- Born: June 13, 1937 Manila, Commonwealth of the Philippines
- Died: April 28, 2005 (aged 67) Gabaldon, Nueva Ecija, Philippines
- Education: University of the Philippines Diliman University of Colorado Boulder
- Awards: Scholarship in Petroleum Geology, UP, Jose Maria Feliciano, 1957-1959 Scholarship in Geology, Univ. of Colorado, Rockfeller Foundation, 1965-1969 Likas Yaman Award for Studies on Mangrove Areas in the Philippine, MNR, 1979 Lepanto Professorial Chair in Geology, LCMC, 1982-1983
- Scientific career
- Fields: Geology, Petrography, Petrology, Photogeology, Remote Sensing, Structural Geology, Tectonics
- Workplaces: Philippine Institute of Volcanology and Seismology

= Raymundo Punongbayan =

Filipino volcanologist

Dr. Raymundo Santiago Punongbayan (13 June 1937 - 28 April 2005) was the director of the Philippine Institute of Volcanology and Seismology (PHIVOLCS) from 1983 to 2002. Punongbayan became popular after handling two well-known calamities, the 1990 Luzon earthquake and the 1991 Pinatubo eruption.

==Education==
Raymundo Punongbayan studied his secondary education at Florentino Torres High School in Tondo, Manila. Punongbayan graduated from the University of the Philippines Diliman in 1960 with a degree of Bachelor of Science in Geology and earned his Ph.D. at the University of Colorado Boulder in 1972.

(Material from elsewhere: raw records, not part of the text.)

Background: an optimization exercise with open tools, aiming at small area and a short achievable clock period. Do not read the settings as production practice. In this exercise RTL edits were held to simulation tests only and were not proved equivalent to the original.

## build 11
==> flow/design.v (excerpt) <==
module key_expansion
#(
    parameter int NR = key_expansion_pkg::NR_DEFAULT
) (
    input  logic            clk,
    input  logic            rst_n,
    input  logic            start_in,
    input  logic [31:0]     K0_in,
    input  logic [31:0]     K1_in,
    input  logic [31:0]     K2_in,
    input  logic [31:0]     K3_in,
    input  logic            ready_in,
    output logic [31:0]     D0_out,
    output logic [31:0]     D1_out,
    output logic [31:0]     D2_out,
    output logic [31:0]     D3_out,
    output logic            valid_out,
    output logic [3:0]      round_out,
    output logic            busy_out,
    output logic            done_out
);
    logic        valid_q, done_q;
    logic [31:0] w0_q, w1_q, w2_q, w3_q;
    logic [3:0]  round_q;
    logic [31:0] sub_word;
    logic [31:0] t_word;
    logic [31:0] rc_word;
    logic [31:0] p0, p1, p2, p3;
    logic [31:0] sel_ld, sel_adv, sel_hold;
    logic [3:0]  round_d;
    logic        last;
    for (genvar i = 0; i < 4; i++) begin : g_sbox
        aes_sbox u_sbox (
            .data (w3_q[(8*i + 24) % 32 +: 8]),
            .sub  (sub_word[8*i +: 8])
        );
    end
    assign rc_word  = {key_expansion_pkg::rcon_next(round_q), 24'h000000};
    assign p0       = w0_q ^ rc_word;
    assign p1       = p0 ^ w1_q;
    assign p2       = p1 ^ w2_q;
    assign p3       = p2 ^ w3_q;
    assign sel_ld   = {32{~valid_q}};
    assign sel_adv  = {32{valid_q & ready_in}};
    assign sel_hold = {32{valid_q & ~ready_in}};
    assign t_word   = sel_adv & sub_word;       
    assign last     = round_q[3] & round_q[1];    
  ...
Size: ~1,500 cells after synthesis, ~130 flip-flops, about 270 I/O pins, about 11,000 um^2 of cells after synthesis.
Settings: LEC_CHECK=0, CAP_MARGIN=20, CORE_MARGIN=2, CORE_UTILIZATION=40, SLEW_MARGIN=20; clock period 17.0 ns.
standard.sh (not shown) runs the stock make flow with config.mk's settings and CLKGATE_MAP_FILE= SYNTH_SCRIPT=/design/flow/synth_recipe.tcl, a recipe that flattens the netlist after the stock synthesis.
==> flow/flow/run.sh <==
#!/bin/bash
# Layout flow: the standard ORFS flow (standard.sh), with extra make variables from
# flow/make_args.txt (one VAR=value per line) and, if flow/abc.script exists, that ABC
# script in place of ORFS's abc_speed.script and abc_area.script (a copy of ORFS's scripts folder is used).
# Each ORFS step writes its own log under orfs/logs/; make's output goes to make.log.
set -euo pipefail
HERE=$(pwd)
ARGS=()
if [[ -f flow/abc.script ]]; then
  rm -rf "$HERE/scripts"
  cp -r "$FLOW_HOME/scripts" "$HERE/scripts"
  cp flow/abc.script "$HERE/scripts/abc_speed.script"
  cp flow/abc.script "$HERE/scripts/abc_area.script"
  ARGS+=("SCRIPTS_DIR=$HERE/scripts")
fi
if [[ -f flow/make_args.txt ]]; then
  while IFS= read -r line; do
    [[ -n "$line" && "$line" != \#* ]] && ARGS+=("$line")
  done < flow/make_args.txt
fi
echo "make args: ${ARGS[*]}" > make.log
bash standard.sh "${ARGS[@]}" finish >> make.log 2>&1
==> flow/flow/abc.script <==
strash
dch
map -D 3000
topo
stime -c
buffer -c
upsize -c
dnsize -c
==> flow/flow/make_args.txt <==
ABC_CLOCK_PERIOD_IN_PS=3000
CORE_UTILIZATION=50
SETUP_SLACK_MARGIN=12.5
BUFFER_PORTS_ARGS=-buffer_cell sky130_fd_sc_hd__buf_1
CTS_BUF_LIST=sky130_fd_sc_hd__clkbuf_8
REMOVE_ABC_BUFFERS=1
diff inputs: build 11 => build 59
--- a/flow/flow/make_args.txt
+++ b/flow/flow/make_args.txt
@@ -2 +2 @@
-CORE_UTILIZATION=50
+CORE_UTILIZATION=30
@@ -6 +5,0 @@
-REMOVE_ABC_BUFFERS=1
### Flow results
Between build 11 and build 59, the highest fanout seen on the critical path is higher for build 11.
Build 59 drops fewer vias than build 11.
The maximum clock frequency of build 59 is higher than that of build 11.
[compare] base=build 11 new=build 59: growth of design area from synthesis to finish moved up, global-route wire length before repair higher, minimum setup slack in the final design rose 0.047 ns.
The inputs of build 38 differ from those of build 59 as listed below.
==> flow/flow/make_args.txt <==
ABC_CLOCK_PERIOD_IN_PS=3000
CORE_UTILIZATION=50
SETUP_SLACK_MARGIN=12.35
BUFFER_PORTS_ARGS=-buffer_cell sky130_fd_sc_hd__buf_1
CTS_ARGS=-sink_clustering_enable -repair_clock_nets -buf_list {sky130_fd_sc_hd__clkbuf_4 sky130_fd_sc_hd__clkbuf_8} -root_buf sky130_fd_sc_hd__clkbuf_8 -sink_clustering_buffer sky130_fd_sc_hd__clkbuf_4 -dont_use_dummy_load
Findings:
- Post-synthesis to final-layout area growth: build 38 < build 59
- Build 59 has a lower register fraction of the total cell area than build 38.
- Fraction of layout cells with a size suffix above 1: higher on build 59
- Of build 38 and build 59, the higher wire length of the first global-routing pass belongs to build 59.
- Setup clock skew after layout, build 38 and build 59: larger value in build 38
- On final critical path time including I/O delays and setup: build 38 sits above build 59.
- Build 38 vs. build 59: design area went down by 7.1%.
- In build 38, die span in x is lower than in build 59.

[static timing again, ports no longer ideal]
No port has a modelled driver above. Below, the same layouts with a new extraction and two added sets of constraints.
Step 1 assumes that a clkbuf_16 drives the clock port and a buf_2 every other input.
Step 2 moves the port delays by t, midway between the first and last clock arrival at a register: inputs arrive t later, outputs are due t later. That takes back most of the time a late clock gives input paths.
Three values: ideal, step 1, step 2; two values: the first two.
run	t (ns)	slack for setup (ns)	worst hold slack (ns)	slew at the worst register clock pin (ns)	worst data-port slew with drivers (ns)
build 11	0.494	12.410 / 12.367 / 11.896	0.593 / 0.593 / 0.593	0.09 / 0.09	0.16
build 59	0.518	12.457 / 12.414 / 12.052	0.613 / 0.613 / 0.613	0.10 / 0.10	0.06
build 38	0.490	12.396 / 12.354 / 11.977	0.624 / 0.624 / 0.624	0.10 / 0.10	0.09
After both steps every run listed still meets setup and hold. The setup slack of build 11, which loses most, moves by -0.043 ns with the drivers and by -0.514 ns with both steps.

==Professional and family life==
From 1975 to 1982, Punongbayan had multiple roles. First as associate professor of structural geology in the University of the Philippines from 1975 to 1982. He became a director of the Mines Research Division in Philippine Council for Agriculture, Aquatic and Natural Resources Research and Development (PCARRD) in 1977 to 1982. In the 1978, he became the president and general manager of Synergistic Consultants, Inc. Afterwards, he became a professor of geology at University of the Philippines in 1982.

He was the director of the Philippine Institute of Volcanology and Seismology (PHIVOLCS) from 1982 until his death in 2005.

Punongbayan's reputation was known globally and he was considered a respected figure in the volcanology and seismology community.

Throughout his career, he was a licensed geologist, professor, consultant, public servant and author of numerous scientific papers about geophysics and more than 50 books, community organizer and participant in dozens of international conventions for research preventions of natural hazards, and a notable expert in volcanology, geology, disaster preparedness and seismology.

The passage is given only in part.